New report calls on Government to fund social care to be strong and sustainable

Successive governments’ failure to properly fund social care is leaving millions of people at risk of losing vital support, according to a new analysis published today.

Ahead of the Autumn Statement, VODG (Voluntary Organisations Disability Group), the national body representing leading not-for-profit disability support providers, has published True Costs: Why we cannot ignore the failure in social care funding.

The report is a stark warning to government that the chronic under-funding of social care must be reversed. It pinpoints three key challenges faced by voluntary sector providers of adult social care, which mean that funding is insufficient:

  • increasing demand for services
  • rising costs of providing services
  • workforce recruitment and retention problems
VODG’s report stresses that demand for services is rising; by 2025 there will be 11.7 million disabled people in England. This group of people, representing more than 20% of our population, is also ageing, which means that more older people will need disability-specific support.Action is vital as the need for support is growing just as funding for that support is dwindling. Since 2010, for example, cumulative adult social care savings have amounted to £6.3bn, according to the Association of Directions of Adult Social Services. Voluntary sector providers are disproportionately affected by such budget cuts because the people they mainly support are publicly funded.In addition, staff turnover is high and increasing in the adult social care sector, at 31% in 2016 up from 25% in 2015. And national figures show that in 2017, were an estimated 90,000 vacancies across the adult social care sector at any given time.The report acknowledges that adult social care has won some additional funding (for example, the Improved Better Care Fund and the Adult Social Care Precept), but this is a drop in the ocean given the demand, rising costs and workforce issues.In addition, there are other pressures on the sector like the average hourly rate paid to providers increased with the introduction of the National Living Wage (NLW). The retrospective requirement to provide NLW back-pay to sleep-in shift workers for up to six years would ruin many providers and impact on many individual disabled people who employ personal assistants through personal budgets. Finally, Brexit has the potential to create much instability, as VODG has previously argued. An estimated 90,000 (7%) adult social care jobs in England are filled by EU workers.

If social care support fails, there will not only be harmful implications for the millions who use these services, but on the NHS as demand increases for emergency care.

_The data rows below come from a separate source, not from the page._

<file path="src/logic/cw_route_pkg.sv">
`default_nettype none

package cw_route_pkg;

   // basic bus types
   typedef logic [7:0]  reg_addr_t;   // host register address
   typedef logic [7:0]  reg_byte_t;   // one data byte on the host bus
   typedef logic [63:0] ioroute_t;    // eight routing bytes, byte 0 at lsb

   localparam int IOR_BYTES = 8;      // bytes in the routing register
   localparam int NUM_GPIO  = 4;      // target gpio lines
   localparam int TRIG_LINES = 5;     // nrst + io1..io4

   // register map
   localparam reg_addr_t CW_TRIGSRC_ADDR = 8'd39;
   localparam reg_addr_t CW_TRIGMOD_ADDR = 8'd40;
   localparam reg_addr_t CW_IOROUTE_ADDR = 8'd55;
   localparam reg_addr_t CW_IOREAD_ADDR  = 8'd58;

   // byte index inside the routing register
   localparam int IOR_GPIO1   = 0;    // gpio1..gpio4 follow at 0..3
   localparam int IOR_GLITCH  = 4;    // kept for readback only
   localparam int IOR_EXTRA   = 5;
   localparam int IOR_EXTGPIO = 6;

   // bits of a gpio routing byte
   localparam int GPIO_TX   = 0;
   localparam int GPIO_RX   = 1;
   localparam int GPIO_OC   = 4;      // drive low, gpio3 only
   localparam int GPIO_OCTX = 5;      // open collector tx, gpio3 only
   localparam int GPIO_LVL  = 6;
   localparam int GPIO_EN   = 7;

   // bits of the extra byte
   localparam int EXTRA_AVRPROG = 0;
   localparam int EXTRA_PWROFF  = 1;
   localparam int EXTRA_FAST    = 2;

   // trigger source register, enables start at nrst then io1..io4
   localparam int TRIGSRC_NRST = 1;
   localparam int TRIGSRC_MODE = 6;   // 2-bit combine mode at 7:6

   localparam logic [1:0] COMB_OR   = 2'd0;
   localparam logic [1:0] COMB_AND  = 2'd1;
   localparam logic [1:0] COMB_NAND = 2'd2;

   // trigger module code
   typedef logic [2:0] trig_mode_t;
   localparam trig_mode_t TRIG_EXT     = 3'd0;
   localparam trig_mode_t TRIG_ADVIO   = 3'd1;
   localparam trig_mode_t TRIG_SAD     = 3'd2;
   localparam trig_mode_t TRIG_DECODED = 3'd3;
   localparam trig_mode_t TRIG_TRACE   = 3'd4;

   typedef enum logic [1:0] {
      PWR_OFF,
      PWR_RAMP,
      PWR_ON
   } power_state_t;

endpackage

`default_nettype wire
</file>
<file path="src/logic/cw_reg_bank.sv">
`timescale 1ns/100ps
`default_nettype none

module cw_reg_bank
   import cw_route_pkg::*;
#(
   parameter int P_BYTECNT_BITS = 7
) (
   input  wire                      clk_usb,
   input  wire                      reset,
   input  wire reg_addr_t           reg_address_i,
   input  wire [P_BYTECNT_BITS-1:0] reg_bytecnt_i,   // byte within a multi-byte register
   input  wire reg_byte_t           reg_datai_i,
   input  wire                      reg_read_i,
   input  wire                      reg_write_i,
   input  wire [NUM_GPIO-1:0]       pins_i,          // resolved target pin levels
   output reg_byte_t                reg_datao_o,
   output reg_byte_t                trigsrc_o,
   output trig_mode_t               trigmod_o,
   output ioroute_t                 ioroute_o
);

   localparam reg_byte_t TRIGSRC_RST = 8'h20;                 // io4 enabled in or mode
   localparam ioroute_t  IOROUTE_RST = 64'h0000_0000_0000_0201; // gpio1 tx and gpio2 rx

   reg_byte_t           trigsrc_q;
   reg_byte_t           trigmod_q;     // bits above the code read back only
   ioroute_t            ioroute_q;
   logic [NUM_GPIO-1:0] ioread_q;      // pin levels of the last edge

   logic [2:0] byte_sel;
   logic       byte_ok;

   assign byte_sel = reg_bytecnt_i[2:0];
   assign byte_ok  = (reg_bytecnt_i < IOR_BYTES); // counts past the last byte are dropped

   // host writes
   always_ff @(posedge clk_usb) begin
      if (reset) begin
         trigsrc_q <= TRIGSRC_RST;
         trigmod_q <= '0;
         ioroute_q <= IOROUTE_RST;
      end else if (reg_write_i) begin
         case (reg_address_i)
            CW_TRIGSRC_ADDR: trigsrc_q <= reg_datai_i;  // front panel bit 0 is only stored
            CW_TRIGMOD_ADDR: trigmod_q <= reg_datai_i;
            CW_IOROUTE_ADDR: begin
               if (byte_ok) begin
                  ioroute_q[byte_sel*8 +: 8] <= reg_datai_i;
               end
            end
            default: ;                                   // read-only or unmapped
         endcase
      end
   end

   // one sampled level per gpio on every edge
   always_ff @(posedge clk_usb) begin
      if (reset) begin
         ioread_q <= '0;
      end else begin
         ioread_q <= pins_i;
      end
   end

   // readback mux that stays at zero while the bus is idle
   always_comb begin
      reg_datao_o = '0;
      if (reg_read_i) begin
         case (reg_address_i)
            CW_TRIGSRC_ADDR: reg_datao_o = trigsrc_q;
            CW_TRIGMOD_ADDR: reg_datao_o = trigmod_q;
            CW_IOROUTE_ADDR: begin
               if (byte_ok) begin
                  reg_datao_o = ioroute_q[byte_sel*8 +: 8];
               end
            end
            CW_IOREAD_ADDR:  reg_datao_o = reg_byte_t'(ioread_q); // upper nibble zero
            default:         reg_datao_o = '0;
         endcase
      end
   end

   assign trigsrc_o = trigsrc_q;
   assign trigmod_o = trigmod_q[2:0];   // module code only
   assign ioroute_o = ioroute_q;        // glitch byte goes out but nothing uses it

   // the shared host read bus must stay quiet unless this bank is read
   a_idle_bus_zero: assert property (
      @(posedge clk_usb) disable iff (reset)
      !reg_read_i |-> (reg_datao_o == '0)
   );

endmodule

`default_nettype wire

</file>
### src/tdc/tdc_reg_bank.sv
// Bus register bank of the TDC channel.
// Decodes bus writes and reads, holds scratch and configuration registers,
// makes the channel clear and keeps the high-byte snapshot of the event counter.

`timescale 1ns/1ps

module tdc_reg_bank (
    input  logic                            CLK40,
    input  logic                            RST,
    input  logic [bus_pkg::BUS_ADDR_W-1:0]  bus_add,
    input  logic [bus_pkg::BUS_DATA_W-1:0]  bus_data_in,
    input  logic                            bus_wr,
    input  logic                            bus_rd,
    output logic [bus_pkg::BUS_DATA_W-1:0]  bus_data_out,   // valid the cycle after bus_rd
    output logic                            clear,
    output logic                            conf_en,
    output logic                            conf_arm,
    input  logic [tdc_pkg::EVENT_W-1:0]     event_cnt,
    input  logic [tdc_pkg::LOST_W-1:0]      lost_cnt
);
    import tdc_pkg::*;
    import bus_pkg::*;

    logic [BUS_DATA_W-1:0] scratch_q;   // scratch register 0
    logic [BUS_DATA_W-1:0] conf_q;
    logic [BUS_DATA_W-1:0] evt_hi_q;    // high byte captured on low-byte read
    logic                  soft_rst_q;
    logic                  ctrl_wr;

    assign ctrl_wr = bus_wr && (bus_add == ADDR_CTRL);

    // soft reset lasts one cycle after the write to the control address
    always_ff @(posedge CLK40) begin
        if (RST) begin
            soft_rst_q <= 1'b0;
        end else begin
            soft_rst_q <= ctrl_wr;
        end
    end

    assign clear = RST | soft_rst_q;

    // scratch keeps the last control write, so writing 0 also clears it
    always_ff @(posedge CLK40) begin
        if (RST) begin
            scratch_q <= '0;
        end else if (ctrl_wr) begin
            scratch_q <= bus_data_in;
        end
    end

    always_ff @(posedge CLK40) begin
        if (clear) begin
            conf_q <= '0;
        end else if (bus_wr && (bus_add == ADDR_CONF)) begin
            conf_q <= bus_data_in;
        end
    end

    assign conf_en  = conf_q[CONF_EN_BIT];
    assign conf_arm = conf_q[CONF_ARM_BIT];

    // registered read path
    always_ff @(posedge CLK40) begin
        if (RST) begin
            bus_data_out <= '0;
            evt_hi_q     <= '0;
        end else if (bus_rd) begin
            case (bus_add)
                ADDR_CTRL: bus_data_out <= scratch_q;
                ADDR_CONF: bus_data_out <= conf_q;
                ADDR_LOST: bus_data_out <= lost_cnt;
                ADDR_EVT_LO: begin
                    bus_data_out <= event_cnt[BUS_DATA_W-1:0];
                    evt_hi_q     <= event_cnt[EVENT_W-1 -: BUS_DATA_W];  // freeze upper half
                end
                ADDR_EVT_HI: bus_data_out <= evt_hi_q;
                default: bus_data_out <= '0;    // unmapped reads as 0
            endcase
        end
    end

endmodule
`config.mk`:
```
export PLATFORM = sky130hd
export DESIGN_NAME = tdc_measure
export DESIGN_NICKNAME = d
export VERILOG_FILES = /design/src/common/tdc_pkg.sv /design/src/tdc/tdc_measure.sv
export SDC_FILE = /design/constraint.sdc
export NUM_CORES = 1
export LEC_CHECK = 0
export BUFFER_PORTS_ARGS = -buffer_cell sky130_fd_sc_hd__buf_2
export CORE_MARGIN = 2
export CORE_UTILIZATION = 40
export CTS_CLUSTER_SIZE = 12
export DETAILED_ROUTE_END_ITERATION = 10
export PLACE_DENSITY = 0.64
export SYNTH_ARGS = -nofsm -noshare
export SYNTH_HDL_FRONTEND = slang
export SYNTH_SLANG_ARGS = --single-unit
```
`constraint.sdc`:
```
create_clock -name CLK40 -period 11.85 [get_ports CLK40]
set_input_delay 0.5925 -clock CLK40 [delete_from_list [all_inputs] [get_ports CLK40]]
set_output_delay 0.5925 -clock CLK40 [all_outputs]
set_load 0.02 [all_outputs]
```
## config.mk

```make
export PLATFORM = sky130hd
export DESIGN_NAME = ntm_logistic_top
export DESIGN_NICKNAME = d
export VERILOG_FILES = /design/src/ntm_logistic_pkg.sv /design/src/ntm_logistic_ifs.sv /design/src/ntm_logistic_top.sv /design/src/ntm_modular_exponentiator.sv /design/src/ntm_modular_multiplier.sv /design/src/ntm_scalar_logistic_function.sv /design/src/ntm_vector_logistic_function.sv
export VERILOG_INCLUDE_DIRS = /design/src
export SDC_FILE = /design/constraint.sdc
export NUM_CORES = 1
export LEC_CHECK = 0
export ABC_AREA = 1
export BUFFER_PORTS_ARGS = -buffer_cell sky130_fd_sc_hd__buf_2
export CAP_MARGIN = 20
export CORE_ASPECT_RATIO = 0.75
export CORE_MARGIN = 2
export CORE_UTILIZATION = 58
export DETAILED_ROUTE_END_ITERATION = 10
export PLACE_DENSITY = 0.77
export SLEW_MARGIN = 40
export SYNTH_ARGS = -nofsm -noshare
export SYNTH_HDL_FRONTEND = slang
export SYNTH_SLANG_ARGS = --single-unit
```

## constraint.sdc

```tcl
create_clock -name CLK -period 13.7 [get_ports CLK]
set_input_delay 2.055 -clock CLK [delete_from_list [all_inputs] [get_ports CLK]]
set_output_delay 2.055 -clock CLK [all_outputs]
set_load 0.02 [all_outputs]
```
File: src/source/soc_config.svh
`ifndef SOC_CONFIG_SVH
`define SOC_CONFIG_SVH

// address map, regions decoded on addr[31:SOC_REGION_SHIFT]
`define SOC_RAM_BASE 32'h0000_0000
`define SOC_UART_BASE 32'h8000_0000
`define SOC_REGION_SHIFT 13

// on-chip ram, 32-bit words
`define SOC_RAM_WORDS 1024

// uart bit period in clocks
`define SOC_UART_CLKS_PER_BIT 8

`endif

File: src/source/soc_bus_pkg.sv
package soc_bus_pkg;

  typedef logic [31:0] bus_addr_t; // byte address
  typedef logic [31:0] bus_data_t;
  typedef logic [3:0] bus_bytesel_t; // one bit per byte lane

  // master to slave, valid only in the access cycle
  typedef struct packed {
    logic access; // one-cycle strobe
    bus_addr_t addr;
    logic wr_en;
    bus_bytesel_t bytesel;
    bus_data_t wr_val;
  } bus_req_t;

  // slave to master, one cycle after the access
  typedef struct packed {
    logic ack; // single-cycle pulse
    logic error; // valid with ack
    bus_data_t data; // valid with ack on reads
  } bus_rsp_t;

endpackage

File: src/source/soc_bus_decode.sv
`timescale 1ns/1ns
`include "soc_config.svh"

module soc_bus_decode (
  input logic clk,
  input logic i_rst,
  input soc_bus_pkg::bus_req_t i_req,
  input soc_bus_pkg::bus_rsp_t i_ram_rsp,
  input soc_bus_pkg::bus_rsp_t i_uart_rsp,
  output logic o_ram_cs,
  output logic o_uart_cs,
  output soc_bus_pkg::bus_rsp_t o_rsp
);

  localparam int REGION_SHIFT = `SOC_REGION_SHIFT;
  localparam soc_bus_pkg::bus_addr_t RAM_BASE = `SOC_RAM_BASE;
  localparam soc_bus_pkg::bus_addr_t UART_BASE = `SOC_UART_BASE;

  logic [31-REGION_SHIFT:0] region;
  logic unmapped_ack_q;

  assign region = i_req.addr[31:REGION_SHIFT];
  assign o_ram_cs = region == RAM_BASE[31:REGION_SHIFT];
  assign o_uart_cs = region == UART_BASE[31:REGION_SHIFT];

  // no slave owns the address, answer with an error so the master moves on
  always_ff @(posedge clk) begin
    if (i_rst) begin
      unmapped_ack_q <= 1'b0;
    end else begin
      unmapped_ack_q <= i_req.access && !o_ram_cs && !o_uart_cs;
    end
  end

  always_comb begin
    o_rsp.ack = i_ram_rsp.ack | i_uart_rsp.ack | unmapped_ack_q;
    o_rsp.error = i_ram_rsp.error | i_uart_rsp.error | unmapped_ack_q;
    if (i_ram_rsp.ack) begin
      o_rsp.data = i_ram_rsp.data;
    end else if (i_uart_rsp.ack) begin
      o_rsp.data = i_uart_rsp.data;
    end else begin
      o_rsp.data = '0; // unmapped reads return zero
    end
  end

  cs_onehot : assert property (@(posedge clk) !(o_ram_cs && o_uart_cs));

  // master waits for each ack, so merged acks never run together
  ack_single : assert property (@(posedge clk) disable iff (i_rst)
    o_rsp.ack |=> !o_rsp.ack);

endmodule

File: config.mk
export PLATFORM = sky130hd
export DESIGN_NAME = soc_bus_decode
export DESIGN_NICKNAME = d
export VERILOG_FILES = /design/src/source/soc_bus_pkg.sv /design/src/source/soc_bus_decode.sv
export VERILOG_INCLUDE_DIRS = /design/src /design/src/source
export SDC_FILE = /design/constraint.sdc
export NUM_CORES = 1
export LEC_CHECK = 0
export BUFFER_PORTS_ARGS = -buffer_cell sky130_fd_sc_hd__clkbuf_2
export CAP_MARGIN = 20
export CORE_AREA = 2 2 68 70
export CTS_BUF_LIST = sky130_fd_sc_hd__clkbuf_2 sky130_fd_sc_hd__clkbuf_4 sky130_fd_sc_hd__clkbuf_8
export CTS_CLUSTER_SIZE = 10
export DETAILED_ROUTE_END_ITERATION = 10
export DIE_AREA = 0 0 70 72
export PLACE_DENSITY = 0.56
export SLEW_MARGIN = 20
export SYNTH_ARGS = -nofsm -noshare
export SYNTH_HDL_FRONTEND = slang
export SYNTH_SLANG_ARGS = --single-unit
File: constraint.sdc
create_clock -name clk -period 1.14 [get_ports clk]
set_clock_uncertainty 0.05 [all_clocks]
set_input_delay 0.057 -clock clk [delete_from_list [all_inputs] [get_ports clk]]
set_output_delay 0.057 -clock clk [all_outputs]
set_load 0.05 [all_outputs]
==> flow_summary.json, run 1 <==
{
  "fmax_mhz": 907,
  "post-place-cells": 234,
  "die_w_um": 70,
  "post_dp_cell_area_sq_mm": 0.00126,
  "antenna_found_initial": 0,
  "p_per_area_mw_per_mm2": 628,
  "p_leak_nw": 0.761,
  "drt-total-wl_um": 2580,
  "end_kind": "output pin",
  "gp_congestion": 0.682,
  "outcome": "completed",
  "antenna_cells": 0,
  "cp-startpoint": "i_req[66]",
  "cp_max_fo": 3,
  "ys_warn_count": 0,
  "drive_gt1_frac": 0.758,
  "grt_max_degree": 20,
  "worst_slew_pin_slew_ps": 280,
  "synthCells": 59,
  "fin_setup_tns_ps": 0,
  "arrival_ps": 1000,
  "clk_pin_slew_ps": 0,
  "die_h_um": 72,
  "num_rows": 24,
  "dp_hpwl_um": 2360,
  "avgSynthCellArea_sq_um": 7.40,
  "num_vias": 960,
  "path_class": "input pin to output pin",
  "synth_area_sq_um": 437,
  "die_area_sq_mm": 0.00504,
  "fin_nets": 324,
  "synth_top_cell_area_share": 0.602,
  "ios": 176,
  "drtIter0Drc": 12,
  "synth_area_leader_cell": "a22o_1",
  "stdcell_count": 234,
  "rsz0062_at_grt": "true",
  "crit_end": "o_uart_cs",
  "largest_register": "unmapped_ack_q",
  "reg_top3": "unmapped_ack_q (1)",
  "track_usage": 0.0942,
  "grt_first_pass_wirelength_um": 3980,
  "finalHoldViolations": 0,
  "initial_core_util": 0.102,
  "ir_drop_mv": 0.180,
  "final-max-slew-violation-count": 0,
  "overflow": 0,
  "netlist-cell-type-count": 14,
  "synth_fp_nets": 199,
  "design_power_total_uw": 826,
  "drt_pass1_iterations": 4,
  "worstPathRequired_ps": 1030,
  "start_kind": "input pin",
  "period_needed_ps": 1100,
  "drcViolationCount": 0,
  "setup_violations": 0,
  "postCtsSetupRepairBufs": 0,
  "maxCapViolCount": 0,
  "final_area_sq_mm": 0.00132,
  "io_buffer_count": 125,
  "synth.area.top_cells": "a22o_1, nor4_1, buf_4",
  "hold_path_class": "input pin to flip-flop",
  "grt_pass1_vias": 891,
  "ys_seq_elements": 1,
  "largest_reg_flops": 1,
  "worst_slew_margin_rel": 0.814,
  "fin_crit_sh": 0.968,
  "wl_per_cell_um": 11.0,
  "drtAntennaViolNets": 0,
  "synth_seq_area_share": 0.0458,
  "viasPerCell": 4.10,
  "areaGrowthSynthToFinish_pct": 201,
  "core_sq_mm": 0.00426
}
==> final cells by class <==
class                      count  area, sq um
sequential                     1         20.0
multi-input combinational     49          419
tap                           52         65.1
timing repair buffer         130          805
inverter                       2         7.51
fill                         463         2950
==> cells in the mapped netlist <==
cell type and instances:
nor3_1 2, buf_2 4, nand3_1 1, inv_1 2
nand2_1 5, dfxtp_1 1, nor4_1 4, nor2_1 1
nor2b_2 1, or3_1 2, buf_4 3, o211a_1 1
o21ai_0 2, a22o_1 30
==> per-stage QoR <==
stage                     hold WS [ps]  setup WS [ps]   util
after floorplan                    155           -122      -
after global placement             259          -64.9  0.295
after detailed placement           254          -67.1  0.295
after CTS                          254           36.8  0.300
after global routing               278          -33.3  0.309
final                              250           36.9  0.309
### src/source/uart_pkg.sv
package uart_pkg;

  typedef logic [7:0] uart_byte_t;

  typedef enum logic [1:0] {
    TX_IDLE,
    TX_START,
    TX_DATA,
    TX_STOP
  } uart_tx_state_t;

  typedef enum logic [1:0] {
    RX_IDLE,
    RX_START,
    RX_DATA,
    RX_STOP
  } uart_rx_state_t;

  // byte offsets inside the uart region
  localparam logic [3:0] UART_REG_DATA = 4'h0;
  localparam logic [3:0] UART_REG_STATUS = 4'h4;

endpackage

### src/source/soc_uart.sv
`timescale 1ns/1ns
`include "soc_config.svh"

module soc_uart (
  input logic clk,
  input logic i_rst,
  input soc_bus_pkg::bus_req_t i_req,
  input logic i_cs,
  output soc_bus_pkg::bus_rsp_t o_rsp,
  input logic i_rx,
  output logic o_tx
);

  localparam int CPB = `SOC_UART_CLKS_PER_BIT;
  localparam int CNT_W = $clog2(CPB + 1);
  localparam logic [CNT_W-1:0] CNT_LAST = CNT_W'(CPB - 1);
  localparam logic [CNT_W-1:0] CNT_HALF = CNT_W'(CPB / 2); // mid start bit

  uart_pkg::uart_tx_state_t tx_state;
  uart_pkg::uart_rx_state_t rx_state;
  uart_pkg::uart_byte_t tx_shift;
  uart_pkg::uart_byte_t rx_shift;
  uart_pkg::uart_byte_t rx_byte;
  logic [CNT_W-1:0] tx_cnt;
  logic [CNT_W-1:0] rx_cnt;
  logic [2:0] tx_bit;
  logic [2:0] rx_bit;
  logic tx_q;
  logic rx_meta;
  logic rx_s;
  logic rx_valid;
  logic tx_busy;
  logic hit;
  logic wr_data;
  logic rd_data;
  logic tx_start;
  logic ack_q;
  logic err_q;
  soc_bus_pkg::bus_data_t rd_q;

  assign hit = i_req.access && i_cs;
  assign tx_busy = tx_state != uart_pkg::TX_IDLE;
  assign wr_data = hit && i_req.wr_en && i_req.addr[3:0] == uart_pkg::UART_REG_DATA;
  assign rd_data = hit && !i_req.wr_en && i_req.addr[3:0] == uart_pkg::UART_REG_DATA;
  assign tx_start = wr_data && !tx_busy;

  always_ff @(posedge clk) begin
    if (i_rst) begin
      ack_q <= 1'b0;
      err_q <= 1'b0;
    end else begin
      ack_q <= hit;
      err_q <= wr_data && tx_busy; // byte dropped
    end
  end

  always_ff @(posedge clk) begin
    if (hit) begin
      case (i_req.addr[3:0])
        uart_pkg::UART_REG_DATA: rd_q <= {24'b0, rx_byte};
        uart_pkg::UART_REG_STATUS: rd_q <= {30'b0, rx_valid, tx_busy};
        default: rd_q <= '0;
      endcase
    end
  end

  assign o_rsp.ack = ack_q;
  assign o_rsp.error = err_q;
  assign o_rsp.data = rd_q;

  // tx line only changes on bit boundaries
  always_ff @(posedge clk) begin
    if (i_rst) begin
      tx_state <= uart_pkg::TX_IDLE;
      tx_cnt <= '0;
      tx_bit <= '0;
      tx_q <= 1'b1;
    end else begin
      tx_cnt <= tx_cnt + 1'b1;
      case (tx_state)
        uart_pkg::TX_IDLE: begin
          tx_cnt <= '0;
          if (tx_start) begin
            tx_shift <= i_req.wr_val[7:0];
            tx_q <= 1'b0; // start bit
            tx_state <= uart_pkg::TX_START;
          end
        end
        uart_pkg::TX_START: begin
          if (tx_cnt == CNT_LAST) begin
            tx_cnt <= '0;
            tx_bit <= '0;
            tx_q <= tx_shift[0];
            tx_shift <= tx_shift >> 1;
            tx_state <= uart_pkg::TX_DATA;
          end
        end
        uart_pkg::TX_DATA: begin
          if (tx_cnt == CNT_LAST) begin
            tx_cnt <= '0;
            tx_bit <= tx_bit + 1'b1;
            if (tx_bit == 3'd7) begin
              tx_q <= 1'b1; // stop bit
              tx_state <= uart_pkg::TX_STOP;
            end else begin
              tx_q <= tx_shift[0];
              tx_shift <= tx_shift >> 1;
            end
          end
        end
        uart_pkg::TX_STOP: begin
          if (tx_cnt == CNT_LAST) begin
            tx_cnt <= '0;
            tx_state <= uart_pkg::TX_IDLE;
          end
        end
      endcase
    end
  end

  assign o_tx = tx_q;

  always_ff @(posedge clk) begin
    if (i_rst) begin
      rx_meta <= 1'b1;
      rx_s <= 1'b1;
      rx_state <= uart_pkg::RX_IDLE;
      rx_cnt <= '0;
      rx_bit <= '0;
      rx_valid <= 1'b0;
    end else begin
      rx_meta <= i_rx; // 2-flop sync
      rx_s <= rx_meta;
      rx_cnt <= rx_cnt + 1'b1;
      if (rd_data) begin
        rx_valid <= 1'b0;
      end
      case (rx_state)
        uart_pkg::RX_IDLE: begin
          rx_cnt <= '0;
          if (!rx_s) begin
            rx_state <= uart_pkg::RX_START;
          end
        end
        uart_pkg::RX_START: begin
          if (rx_cnt == CNT_HALF) begin
            rx_cnt <= '0;
            rx_bit <= '0;
            // glitch if line went back high
            rx_state <= rx_s ? uart_pkg::RX_IDLE : uart_pkg::RX_DATA;
          end
        end
        uart_pkg::RX_DATA: begin
          if (rx_cnt == CNT_LAST) begin
            rx_cnt <= '0;
            rx_shift <= {rx_s, rx_shift[7:1]}; // lsb first
            rx_bit <= rx_bit + 1'b1;
            if (rx_bit == 3'd7) begin
              rx_state <= uart_pkg::RX_STOP;
            end
          end
        end
        uart_pkg::RX_STOP: begin
          if (rx_cnt == CNT_LAST) begin
            rx_state <= uart_pkg::RX_IDLE;
            if (rx_s) begin
              rx_byte <= rx_shift;
              rx_valid <= 1'b1; // wins over a same-cycle read
            end
          end
        end
      endcase
    end
  end

  tx_idle_high : assert property (@(posedge clk) disable iff (i_rst)
    (tx_state == uart_pkg::TX_IDLE) |-> o_tx);

endmodule

### config.mk
export PLATFORM = sky130hd
export DESIGN_NAME = soc_uart
export DESIGN_NICKNAME = d
export VERILOG_FILES = /design/src/source/soc_bus_pkg.sv /design/src/source/uart_pkg.sv /design/src/source/soc_uart.sv
export VERILOG_INCLUDE_DIRS = /design/src /design/src/source
export SDC_FILE = /design/constraint.sdc
export NUM_CORES = 1
export LEC_CHECK = 0
export BUFFER_PORTS_ARGS = -buffer_cell sky130_fd_sc_hd__buf_2
export CAP_MARGIN = 10
export CORE_MARGIN = 2
export CORE_UTILIZATION = 50
export CTS_BUF_LIST = sky130_fd_sc_hd__clkbuf_16
export CTS_CLUSTER_SIZE = 12
export DETAILED_ROUTE_END_ITERATION = 6
export PLACE_DENSITY_LB_ADDON = 0.25
export SLEW_MARGIN = 15
export SYNTH_ARGS = -nofsm -noshare
export SYNTH_HDL_FRONTEND = slang
export SYNTH_SLANG_ARGS = --single-unit
### constraint.sdc
create_clock -name clk -period 7.3 [get_ports clk]
set_input_delay 0.365 -clock clk [delete_from_list [all_inputs] [get_ports clk]]
set_output_delay 0.365 -clock clk [all_outputs]
set_load 0.005 [all_outputs]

To create a strong, sustainable solution for social care, the report demands that government must take decisive action, including:

  • identifying a long term, sustainable funding solution particularly for working age adults
  • dropping the retrospective action to recover mistaken underpayment of NLW for sleep-in shifts from some providers
  • work with relevant bodies, VODG included, to develop a plan for a sustainable social care workforce.

VODG chief executive Dr Rhidian Hughes said:

“The issue of squeezed funding, increasing demand, increasing costs and workforce challenges has wider ramifications. There will be a direct impact on the lives of disabled people as well as a knock-on effect on other public sector services such as the NHS. The government must develop a strong, sustainable funding plan for social care unless it wants to risk damaging both the quality and quantity of support services available to people who most rely on them.”